Science Fiction Studies

#130 = Volume 43, Part 3 = November 2016


ARTICLE ABSTRACTS

SPECIAL ISSUE ON INDIAN SF
Edited by Joan Gordon


Bodhisattva Chattopadhyay

On the Mythologerm: Kalpavigyan and the Question of Imperial Science

Abstract. Using literature from India in three different languages—Bangla, Marathi, and English—this essay engages in thematic analysis to present a theory of Indian kalpavigyan (sf). This theory is based on the concept of the mythologerm. Adapting Barthes’s description of myth as a type of speech, I link the mythic to the historical understanding of science on the Indian subcontinent stemming from colonial-era reabsorption and transformation of indigenous scientific traditions within the broader systematization of scientific knowledge. The essay explores how some authors writing in these three languages have negotiated the categories of the knowable, the known, and the unknowable in their fictionalization of the aims, possibilities, and products of scientific activity.


Anwesha Maity

Estrangement, History, and Aesthetic Relish: A Reading of Premendra Mitra’s Manu Dwadosh

Abstract.
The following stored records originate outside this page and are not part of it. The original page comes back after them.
===== config.mk =====
export PLATFORM = sky130hd
export DESIGN_NAME = uart_rx
export DESIGN_NICKNAME = d
export VERILOG_FILES = /design/src/rtl/uart_pkg.sv /design/src/rtl/uart_rx_tick_gen.sv /design/src/rtl/uart_rx.sv
export SDC_FILE = /design/constraint.sdc
export NUM_CORES = 1
export LEC_CHECK = 0
export ABC_AREA = 1
export BUFFER_PORTS_ARGS = -buffer_cell sky130_fd_sc_hd__buf_2
export CAP_MARGIN = 20
export CORE_MARGIN = 2
export CORE_UTILIZATION = 50
export DETAILED_ROUTE_END_ITERATION = 10
export GPL_TIMING_DRIVEN = 1
export PLACE_DENSITY_LB_ADDON = 0.3
export SLEW_MARGIN = 5
export SYNTH_ARGS = -nofsm -noshare
export SYNTH_HDL_FRONTEND = slang
export SYNTH_SLANG_ARGS = --single-unit

===== constraint.sdc =====
create_clock -name clk -period 2 [get_ports clk]
set_clock_uncertainty 0.15 [all_clocks]
set_input_delay 0.4 -clock clk [delete_from_list [all_inputs] [get_ports clk]]
set_output_delay 0.4 -clock clk [all_outputs]
set_load 0.03 [all_outputs]

===== src/rtl/uart_pkg.sv =====
// uart_pkg: shared UART types and helpers for the Rx and Tx paths.
//   rx_state_t  - receiver FSM state (IDLE, START, DATA, STOP)
//   tick_div()  - clocks per oversample tick, integer floor
package uart_pkg;

    typedef logic [1:0] rx_state_t;

    localparam rx_state_t IDLE  = 2'd0;
    localparam rx_state_t START = 2'd1;
    localparam rx_state_t DATA  = 2'd2;
    localparam rx_state_t STOP  = 2'd3;

    function automatic int tick_div(input int clk_hz, input int baud, input int os);
        return clk_hz / (baud * os);
    endfunction

endpackage


===== src/rtl/uart_rx_tick_gen.sv =====
// uart_rx_tick_gen: oversample tick divider with synchronous phase clear.
//   clk  in  system clock
//   rst  in  synchronous reset, active high
//   clr  in  restart the count at 0 (aligns the sampling phase to the start edge)
//   tick out 1-cycle pulse every DIV clocks
module uart_rx_tick_gen #(
    parameter int DIV = 54
) (
    input  logic clk,
    input  logic rst,
    input  logic clr,
    output logic tick
);

    localparam int W = $clog2(DIV + 1);

    logic [W-1:0] cnt;

    assign tick = cnt == W'(DIV - 1);

    always_ff @(posedge clk)
        cnt <= (rst || clr || tick) ? '0 : cnt + 1'b1;

endmodule


===== src/rtl/uart_rx.sv =====
// uart_rx: 16x-oversampling 8N1 UART receiver, LSB first.
//   clk        in   system clock
//   rst        in   synchronous reset, active high
//   rx         in   serial line, asynchronous, idle high
//   rx_data    out  last correctly received byte
//   rx_valid   out  1-cycle pulse, rx_data just updated
//   frame_err  out  1-cycle pulse, stop bit sampled low
//   busy       out  frame in progress
module uart_rx
    import uart_pkg::*;
#(
    parameter int CLK_HZ     = 100_000_000,
    parameter int BAUD       = 115_200,
    parameter int OVERSAMPLE = 16,
    parameter int DATA_BITS  = 8
) (
    input  logic                 clk,
    input  logic                 rst,
    input  logic                 rx,
    output logic [DATA_BITS-1:0] rx_data,
    output logic                 rx_valid,
    output logic                 frame_err,
    output logic                 busy
);

    localparam int TICK_DIV = tick_div(CLK_HZ, BAUD, OVERSAMPLE);
    localparam int SW       = $clog2(OVERSAMPLE);
    localparam int BW       = $clog2(DATA_BITS + 1);

    logic                 rx_m, rx_s, rx_d;
    rx_state_t            state;
    logic [SW-1:0]        s_cnt;
    logic [BW-1:0]        b_cnt;
    logic [DATA_BITS-1:0] shreg;
    logic                 tick, start_edge, s_mid, s_last, b_last;

    // Only a fresh falling edge starts a frame, so a line stuck low never re-triggers.
    assign start_edge = state == IDLE && rx_d && !rx_s;
    assign s_mid      = s_cnt == SW'(OVERSAMPLE / 2 - 1);
    assign s_last     = s_cnt == SW'(OVERSAMPLE - 1);
    assign b_last     = b_cnt == BW'(DATA_BITS - 1);
    assign busy       = state != IDLE;

    uart_rx_tick_gen #(.DIV(TICK_DIV)) u_tick (
        .clk  (clk),
        .rst  (rst),
        .clr  (start_edge),
        .tick (tick)
    );

    always_ff @(posedge clk) begin
        if (rst) begin
            rx_m      <= 1'b1;
            rx_s      <= 1'b1;
            rx_d      <= 1'b1;
            state     <= IDLE;
            s_cnt     <= '0;
            b_cnt     <= '0;
            shreg     <= '0;
            rx_data   <= '0;
            rx_valid  <= 1'b0;
            frame_err <= 1'b0;
        end else begin
            rx_m      <= rx;
            rx_s      <= rx_m;
            rx_d      <= rx_s;
            rx_valid  <= 1'b0;
            frame_err <= 1'b0;
            case (state)
                IDLE: if (start_edge) begin
                    state <= START;
                    s_cnt <= '0;
                end
                // Mid start bit: a high line here means the edge was a glitch.
                START: if (tick) begin
                    if (s_mid) begin
                        state <= rx_s ? IDLE : DATA;
                        s_cnt <= '0;
                        b_cnt <= '0;
                    end else begin
                        s_cnt <= s_cnt + 1'b1;
                    end
                end
                DATA: if (tick) begin
                    if (s_last) begin
                        shreg <= {rx_s, shreg[DATA_BITS-1:1]};
                        s_cnt <= '0;
                        b_cnt <= b_last ? '0 : b_cnt + 1'b1;
                        state <= b_last ? STOP : DATA;
                    end else begin
                        s_cnt <= s_cnt + 1'b1;
                    end
                end
                // Leaving at mid stop bit leaves half a bit to catch a back-to-back start edge.
                STOP: if (tick) begin
                    if (s_last) begin
                        state     <= IDLE;
                        s_cnt     <= '0;
                        rx_valid  <= rx_s;
                        frame_err <= !rx_s;
                        rx_data   <= rx_s ? shreg : rx_data;
                    end else begin
                        s_cnt <= s_cnt + 1'b1;
                    end
                end
                default: state <= IDLE;
            endcase
        end
    end

endmodule

# Word level (Yosys, flattened, before mapping)
# Cells that the tools add are included.
dict set report word_totals {
  inputBits 3
  reg_bits 37
}
dict set report op_classes {
  n_eq_ne 15
  reduce_logical 15
  bitwise 3
  mux 22
  addsub 3
}
# op count
set ops {}
lappend ops {{two-way mux 4 bit} 10}
lappend ops {{two-way mux 2 bit} 8}
lappend ops {{case mux 4 bit (3 select lines)} 1}
lappend ops {{!= test 2 x 1 -> 1 bit (second input constant)} 5}
lappend ops {{adder 4 x 1 -> 4 bit (second input constant)} 2}
lappend ops {{== test 4 x 3 -> 1 bit (second input constant)} 2}
lappend ops {{case mux 2 bit (4 select lines)} 1}
lappend ops {{case mux 4 bit (2 select lines)} 1}
lappend ops {{AND reduction 7 bit} 1}
lappend ops {{adder 6 x 1 -> 6 bit (second input constant)} 1}
lappend ops {{== test 6 bit (second input constant)} 1}
lappend ops {{!= test 2 bit (second input constant)} 3}
lappend ops {{AND reduction 3 bit} 2}
lappend ops {{AND reduction 5 bit} 1}
lappend ops {{== test 2 bit (second input constant)} 2}
lappend ops {{== test 4 bit (second input constant)} 1}
lappend ops {{AND reduction 4 bit} 1}
lappend ops {{nonzero test 2 bit} 2}
lappend ops {{OR reduction 4 bit} 1}
lappend ops {{inverter 1 bit} 3}
lappend ops {{== test 2 x 1 -> 1 bit (second input constant)} 1}
lappend ops {{logical AND 1 bit} 2}
lappend ops {{logical NOT 2 bit} 1}
lappend ops {{logical OR 1 bit} 2}
lappend ops {{3 further kinds} 3}

# Longest topological paths before layout
# Gate-level depths: netlist of the first run.
dict set report depth {
  word_depth 5
  ltp_mapped 11
  mapped_depth_nobuf 11
}

# Hierarchy
# From an unflattened synthesis of the first run, not the netlist that was laid out.
dict set report unflattened {
  hier_cells 215
  hier_area_um2 1587.8
}
# mod seq_area_each_um2 cells_each instances area_per_inst_um2
set by_module_without_submodules {}
lappend by_module_without_submodules {uart_rx 620.6 181 1 1312.5}
lappend by_module_without_submodules {uart_rx_tick_gen 120.1 34 1 275.3}

# Least setup slack after synthesis of the first run
# No wires, ideal clock.
dict set report synth_path {
  path_type {register -> register}
  startpoint {reg s_cnt[0]}
  endpoint {reg with a tool-made name}
  path_stages_with_launch 9
  setup_ns 0.112
  t_required_ns 1.738
  arrival_ns 1.172
  period_less_slack_ns 1.434
  n_path_buf 0
  path_slack_ns 0.566
  path_cell_list {dfxtp_1 > ha_1 > nand2_1 > o21ai_2 > nand3_1 > nor2_1 > nand2_1 > nand2_1 > nand2_1}
}
# element line_no
set synth_rtl {}
lappend synth_rtl {{from (decl)} uart_rx.sv:32} ;# logic [SW-1:0] s_cnt;
lappend synth_rtl {{from (signal assigned)} uart_rx.sv:81} ;# s_cnt <= s_cnt + 1'b1;
lappend synth_rtl {{from (signal assigned)} uart_rx.sv:91} ;# s_cnt <= s_cnt + 1'b1;
lappend synth_rtl {{from (signal assigned)} uart_rx.sv:103} ;# s_cnt <= s_cnt + 1'b1;

==> out/qor.txt, run 1 <==
Status = finished, final reports clean
Setup TNS = 0 ns
DP Wirelength = 2100 µm
Clk root buf = clkbuf_4
Startpoint of the worst hold path = rx
Inserted Clock Buffers = 5
Post-Syn Area per Cell = 7.16 µm²
Most frequent cells after synthesis = 61 x nor2_1, 39 x nand2_1, 37 x dfxtp_1
Final setup fails = 0
Layout Cells excl Fill = 284
CP Launch Type = register
Post-synth top flop = dfxtp_1
Achievable frequency = 535 MHz
Total track usage = 19.3%
Crit path max-delay family = flip-flops
Critical Setup Path Class = reg2out
Htree depth = 2
Hold Vio Cnt, Final = 0
Rel. slew slack = 77.8%
Count leader, synth = nor2_1
R2R Path Start = s_cnt[0]$_SDFFE_PP0P_
Slowest stage cell on the critical path = dfxtp_1
Initial antenna violation count = 0
Port bufs = 13
Mapped cell area = 1590 µm²
CP Buf/Inv Count = 2
GPL Wtd Cong = 0.843
R2R Path End = rx_data[3]$_SDFFE_PP0P_
Fin crit share = 93.4%
CTS clock-pin slew for the worst setup and hold paths = 0.09 ns
Tmin final = 1.87 ns
Ant diodes = 0
Die area = 3650 µm²
Max IR drop VDD = 0.499 mV
Die height = 60.4 µm
FF-to-FF path depth = 6
Hold path depth = 2
Total grt overflow = 0
Largest net degree at the start of global routing = 13
Min-Delay Path Class = in2reg
Die Wd = 60.4 µm
DR vias/cell = 4.79
Hold-fix buffers, CTS = 0
I/O pin total = 14
Register area = 741 µm²
R2R Setup Slk = 0.31 ns
Synth warnings = 0
1st-iter DRT viols = 57
Crit path max fanout = 6
Cells after Synth = 222
Worst-Margin Slew = 0.333 ns
CTS tree = done
CTS Buffer Depth = 2
CP max stage delay = 0.37 ns
DR pass1 iterations = 4
Critical path cell sequence = nor2_2 > inv_1 > buf_2
FF+latch count, synth = 37
Initial Utilization = 52.5%
Nets = 247
Endpoint class of the critical path = primary output
Site Rows = 20
RSZ-0062 raised after global routing = no
Core box area = 3030 µm²
Post-CTS setup buffers = 0
Vias post-DR = 1,361
Share of cells above drive strength 1 = 14.6%
PwrDens = 841 nW/µm²
Critical path required time = 1.45 ns
First-pass GRT wire length = 5130 µm
DRC Markers = 0
Post_cts resized = 0
Synth top area share = 46.6%
Max cap viols = 0
Number of global-route vias before repair = 1,238
Final antenna-violating net count = 0
Post-synthesis sequential area ratio = 46.6%
Area leader, netlist = dfxtp_1
Top cells by area, synth = dfxtp_1 47%, nor2_1 14%, nand2_1 9.2%, o21ai_0 5.7%, inv_1 4.7%
Wire length after detailed routing = 2900 µm
Area growth syn-to-layout = 11.6%
Final Util = 58.6%
Post-synth EDFFs = 0
Fin. max-slew vios = 0
Async S/R FF share, synth = 0%
Crit path DAT = 1.32 ns
Area of the multi-input gates = 752 µm²
Routed len/inst = 10.2 µm
Skew-Pair Late Insertion Delay = 0.34 ns
Distinct cells, synth = 22
Syn_nets = 229
Fillers = 309
# placed instances = 277
Clk sinks = 37
Hold Path End = rx_m$_SDFF_PP1_
Leak = 0.784 nW
==> worst max-delay path by stage <==
| stage | from | to | slack, ns | depth (start not counted) |
|---|---|---|---|---|
| finish | register | busy | 0.13 | 3 |
| global placement | s_cnt[0]$_SDFFE_PP0P_ | rx_data[1]$_SDFFE_PP0P_ | 0.38 | 6 |
| detailed placement | s_cnt[0]$_SDFFE_PP0P_ | rx_data[1]$_SDFFE_PP0P_ | 0.32 | 6 |
| floorplan | s_cnt[0]$_SDFFE_PP0P_ | register | 0.57 | 8 |
| CTS | register | busy | 0.13 | 3 |
| global route | s_cnt[0]$_SDFFE_PP0P_ | rx_data[6]$_SDFFE_PP0P_ | 0.04 | 6 |
==> report_power, final <==
part	switching [mW]	total (mW)	internal [mW]
Clock	0.240	0.494	0.254
Combinational	0.144	0.214	0.0694
Sequential	0.0235	0.786	0.762
==> kinds of logic after synthesis <==
logic type | share of synthesized area, %
AO/OA/AOI/OAI | 9.91
XOR/XNOR | 1.10
adder cells (fa/ha/maj) | 3.15
buffers and inverters | 6.14
flip-flops | 46.6
AND/OR/NAND/NOR | 33.1
==> registers in the layout, indices dropped and copies added (netlist names), 4 cells and up, named ones only <==
register and cells:
shreg 8, s_cnt 4, u_tick.cnt 6, b_cnt 4, rx_data 8
==> layer usage <==
metal	up-vias	GRT usage, %	routed length [µm]
met4	0	9.52	46
met2	28	30.4	1270
met5	-	0	0
met1	594	24.6	1440
li1	734	-	-
met3	5	5.12	140
==> layout make-up <==
cell class              instances  share of cell area, %
clock buffers                   5                   2.11
well taps                      44                   3.10
multi-input cells             160                   42.4
clock inverters                 2                   1.97
flip-flops and latches         37                   41.7
inverters                      22                   4.65
repair buffers                 14                   4.09
==> worst register-to-register path: stages (launching register included) <==
cell	delay (ns)
dfxtp_1	0.37
ha_1	0.20
nand3_1	0.15
nor2_1	0.20
nand3_1	0.24
o21ai_0	0.23
nor2_1	0.05
==> stage by stage <==
step / hold WS, ns / worst slack [ns] / area, µm² / total power, mW
2_1_floorplan: 0.239 / 0.566 / 1590 / 0.973
3_3_place_gp: 0.245 / 0.380 / 1700 / 1.01
3_5_place_dp: 0.249 / 0.316 / 1700 / 1.02
4_1_cts: 0.0849 / 0.133 / 1780 / 1.51
5_1_grt: 0.0784 / 0.0386 / 1780 / 1.58
6_report: 0.0941 / 0.132 / 1780 / 1.49
==> layout by cell type (no fill, tap or decap), drive strengths merged, types with 4 or more instances in the layout <==
cell / synthesis / layout
ha: 4 / 4
a21oi: 7 / 7
nor2: 64 / 64
inv: 22 / 22
nand2: 41 / 41
o21ai: 21 / 21
buf: 0 / 14
nand3: 13 / 13
dfxtp: 37 / 37
clkbuf: 3 / 5
(Power assumes the default switching activity.)
==> inputs of run 2 (changes only) <==
CELL_PAD_IN_SITES_DETAIL_PLACEMENT = 1   (was not set)
CELL_PAD_IN_SITES_GLOBAL_PLACEMENT = 1   (was not set)
CORE_UTILIZATION = 42   (was 50)
SYNTH_HIERARCHICAL = 1   (was not set)
==> out/qor.txt, run 2 <==
Post-synthesis sequential area ratio = 46.7% (was 46.6%)
Crit path max fanout = 7 (was 6)
Area leader, netlist = dfxtp_1 (unchanged)
Top cells by area, synth = dfxtp_1 47%, nand2_1 11%, nor2_1 9.5%, a21oi_1 6.3%, nand3_1 4.4% (was dfxtp_1 47%, nor2_1 14%, nand2_1 9.2%, o21ai_0 5.7%, inv_1 4.7%)
Cells after Synth = 215 (was 222)
Htree depth = 2 (unchanged)
Largest net degree at the start of global routing = 22 (was 13)
Achievable frequency = 544 MHz (was 535 MHz)
Hold Vio Cnt, Final = 0 (unchanged)
Max IR drop VDD = 0.403 mV (was 0.499 mV)
Fin. max-slew vios = 0 (unchanged)
Mapped cell area = 1590 µm² (about the same)
Status = finished, final reports clean (unchanged)
Routed len/inst = 12.7 µm (was 10.2 µm)
Count leader, synth = nand2_1 (was nor2_1)
Endpoint class of the critical path = register (was primary output)
Port bufs = 13 (unchanged)
DP Wirelength = 2610 µm (was 2100 µm)
Worst-Margin Slew = 0.388 ns (was 0.333 ns)
Post_cts resized = 0 (unchanged)
Biggest regs = rx_data x8, shreg x8, u_tick/cnt x6 (was rx_data x8, shreg x8, u_tick.cnt x6)
Initial Utilization = 43.4% (was 52.5%)
Clk root buf = clkbuf_8 (was clkbuf_4)
Wire length after detailed routing = 3580 µm (was 2900 µm)
Leak = 0.783 nW (was 0.784 nW)
Synth top area share = 46.7% (was 46.6%)
First-pass GRT wire length = 6330 µm (was 5130 µm)
Total grt overflow = 0 (unchanged)
Fin crit share = 92.0% (was 93.4%)
Post-synth top flop = dfxtp_1 (unchanged)
Ant diodes = 0 (unchanged)
Crit path DAT = 1.91 ns (was 1.32 ns)
Number of global-route vias before repair = 1,416 (was 1,238)
DR vias/cell = 4.98 (was 4.79)
Area growth syn-to-layout = 13.3% (was 11.6%)
Clk sinks = 37 (unchanged)
DRC Markers = 0 (unchanged)
Commonest non-fill, non-tap cell in the layout = nand2_1 (was nor2_1)
Vias post-DR = 1,408 (was 1,361)
Core box area = 3660 µm² (was 3030 µm²)
Placement-stage cell area = 1700 µm² (about the same)
I/O pin total = 14 (unchanged)
Most frequent cells after synthesis = 46 x nand2_1, 40 x nor2_1, 37 x dfxtp_1 (was 61 x nor2_1, 39 x nand2_1, 37 x dfxtp_1)
Final setup fails = 0 (unchanged)
CTS tree = done (unchanged)
FF+latch count, synth = 37 (unchanged)
Synth warnings = 6 (was 0)
Die area = 4290 µm² (was 3650 µm²)
Min-Delay Path Class = in2reg (unchanged)
Setup TNS = 0 ns (unchanged)
Die height = 65.5 µm (was 60.4 µm)
Async S/R FF share, synth = 0% (unchanged)
PwrDens = 732 nW/µm² (was 841 nW/µm²)
Final antenna-violating net count = 0 (unchanged)
Final Instance Area = 1800 µm² (was 1780 µm²)
CTS Buffer Depth = 2 (unchanged)
Total track usage = 19.4% (was 19.3%)
Initial antenna violation count = 0 (unchanged)
CP Launch Type = register (unchanged)
Critical path required time = 2.07 ns (was 1.45 ns)
Most frequent cells in the layout = 46 x nand2_1, 40 x nor2_1, 37 x dfxtp_1 (was 61 x nor2_1, 39 x nand2_1, 37 x dfxtp_1)
1st-iter DRT viols = 36 (was 57)
Max cap viols = 0 (unchanged)
Tmin final = 1.84 ns (was 1.87 ns)
R2R Setup Slk = 0.16 ns (was 0.31 ns)
Distinct cells, synth = 25 (was 22)
Post-Syn Area per Cell = 7.38 µm² (was 7.16 µm²)
Site Rows = 22 (was 20)
Inserted Clock Buffers = 5 (unchanged)
Die Wd = 65.5 µm (was 60.4 µm)
Critical Setup Path Class = reg2reg (was reg2out)
Nets = 241 (was 247)
Skew-Pair Late Insertion Delay = 0.29 ns (was 0.34 ns)
CTS clock-pin slew for the worst setup and hold paths = 0.08 ns (was 0.09 ns)
DR pass1 iterations = 4 (unchanged)
GPL Wtd Cong = 0.849 (was 0.843)
Post-synth EDFFs = 0 (unchanged)
Share of cells above drive strength 1 = 15.7% (was 14.6%)
Rel. slew slack = 74.1% (was 77.8%)
Syn_nets = 222 (was 229)
RSZ-0062 raised after global routing = no (unchanged)
==> run 2: cell types whose count changed in the layout (fill, tap and decap cells not counted), moves of 4 or more <==
cell      change
clkbuf_8      +5
a21oi_1      +13
clkbuf_4      -5
nand2_1       +7
o21ai_0      -11
nor2_1       -21
o21ai_1       +4
==> run 2: critical path: stages, from the launching register on <==
cell and delay, ns:
dfxtp_1 0.42, ha_1 0.19, nand3_2 0.09, inv_1 0.16
nand2_1 0.11, nor3_4 0.28, buf_4 0.19, nand2_1 0.05
a21oi_1 0.15
==> run 2: final timing paths <==
path / start / endpoint / cells after the start
setup reg to reg: u_tick/cnt[0]$_SDFF_PP0_ / rx_data[1]$_SDFFE_PP0P_ / 8
setup / recovery: u_tick/cnt[0]$_SDFF_PP0_ / rx_data[1]$_SDFFE_PP0P_ / 8
hold reg to reg: rx_m$_SDFF_PP1_ / rx_s$_SDFF_PP1_ / 1
hold / removal: rx / rx_m$_SDFF_PP1_ / 2
==> run 2: report_power, final <==
group / total [mW] / internal (mW) / switching (mW) / leakage [nW]
Combinational: 0.0590 / 0.0190 / 0.0399 / 0.440
Clock: 0.503 / 0.240 / 0.263 / 0.0439
Sequential: 0.756 / 0.746 / 0.00949 / 0.299
==> run 2: what timing repair did <==
item                       in CTS  in global routing
hold endpoints to repair        0                  0
buffers inserted                0                  2
setup endpoints to repair       0                  8
hold buffers                    0                  0
==> run 2: metal layers <==
| metal | GRT usage [%] | vias up | wire (µm) | part of all wire [%] |
|---|---|---|---|---|
| li1 | - | 724 | - | - |
| met1 | 23.8 | 647 | 1720 | 48 |
| met2 | 30.6 | 26 | 1670 | 47 |
| met3 | 5.99 | 11 | 97 | 2.7 |
| met4 | 9.90 | 0 | 95 | 2.7 |
| met5 | 0 | - | 0 | 0 |
==> run 2: cell families after synthesis <==
family,synth area share [%]
adder cells (fa/ha/maj),3.15
XOR/XNOR,1.66
AND/OR/NAND/NOR,31.8
flip-flops,46.7
AO/OA/AOI/OAI,10.2
buffers and inverters,6.46
==> run 2: per-stage QoR <==
stage | hold WS (ns) | setup WS [ns] | instances | util (%) | power, mW
final | 0.144 | 0.161 | 283 | 49.1 | 1.32
after global routing | 0.144 | 0.00652 | 283 | 49.1 | 1.38
after CTS | 0.134 | 0.0410 | 281 | 48.7 | 1.34
after detailed placement | 0.261 | 0.0568 | 273 | 46.4 | 0.832
after global placement | 0.241 | 0.166 | 273 | 46.4 | 0.829
after floorplan | 0.239 | 0.354 | 215 | - | 0.813
==> run 2: layout make-up <==
class                           count  area [µm²]
Fill cell                         489        1860
Multi-Input combinational cell    153         744
Sequential cell                    37         741
Timing Repair Buffer               16        87.6
Inverter                           21        80.1
Clock buffer                        5        68.8
Tap cell                           48        60.1
Clock inverter                      3        17.5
Only in recent decades has the international sf readership become aware of the rich diversity of that genre from the postcolonial world, especially from the many vernacular languages of South Asia. This essay is a reading of a distinctive, if little-known, work of postcolonial Bangla (Bengali) sf, Premendra Mitra’s Manu Dwadosh  [The Twelfth Manu, 1964]. A rare instance of the post-apocalyptic dystopia subgenre within Bangla sf, the short novel draws on Puranic cosmology and generates resonances within the sf megatext, employing a cluster of novums that engage with contemporary social concerns and philosophical questions, including nuclear holocaust, communal violence, and the continuation of humankind as a species. It also interrogates notions of historicity and heroism in a parallel movement, by ironically sundering the actor from the action. I read the narrative construction of history following Michael Oakeshott and Hayden White, and the connection between the estranged world and the failed, conventional hero figure following the Rasa (emotive-aesthetic) poetics outlined in Bharata’s Nā yaśāstra (c 200 BCE-200CE). In my reading, this undermining of the functional roles of the historian and the conventional hero figure allows the narrative to emphasize the importance of history and heroism in this estranged world, and by extension, in our contemporary world as well.


Sami A. Khan

The Others in India’s Other Futures

Abstract. This article examines four sf novels in English by Indian writers who portray future Indias of nuclear detonations, fascist governments, zombie apocalypses, and futuristic wars. It frames these extrapolations as responses to specific historical events and draws linkages between the contemporary material realities of a developing India and the themes of these dystopian narratives. I focus on the socio-political aspects of these speculations, identifying the epistemological underpinnings of otherness in them and analyzing how the socio-economic apparatuses erected around the societies of tomorrow are direct manifestations of how these writers reinterpret, rework, and address problems in the India of today.


Suparno Banerjee

Crossing the Border: The Depiction of India in Ian McDonald’s River of Gods and Cyberabad Days

Abstract. In this article I argue that Northern Irish author Ian McDonald’s works, River of Gods (2004) and Cyberabad Days (2008), set in India deviate from the prevalent Orientalism of mainstream Western science fiction. Drawing on Shameem Black and Peter Heehs’s theories of cross-cultural representation, I claim that despite its flaws the empathetic approach McDonald employs is very appropriate for border-crossing literature in this era of globalization. In this context, I posit that while a deep understanding of the culture is necessary for effective representation, overdependence on “native informants” may actually lead to fallacious expectations.


Eric D. Smith

Universal Love and Planetary Ontology in Vandana Singh’s Of Love and Other Monsters

Abstract. This essay considers Vandana Singh’s sf novella Of Love and Other Monsters (2007) alongside Alain Badiou’s critique of “democratic materialism” and his reinvention of love as a socio-ontological force that, opposing hybridity and a permissive postmodern suspension of truth, demands a transgressive decisiveness. Rather than celebrating or lamenting the endless displacement of agency, Singh’s postcolonial sf enacts the return of what Amar Acheriou names a “resistive binarism” under the universalizing sign of love. Singh’s postcolonial intervention in the genre of sf therefore invites us to consider some of the ways in which this new form’s emergence may demonstrate the limits of certain postcolonial theorizations in the postmillennial present.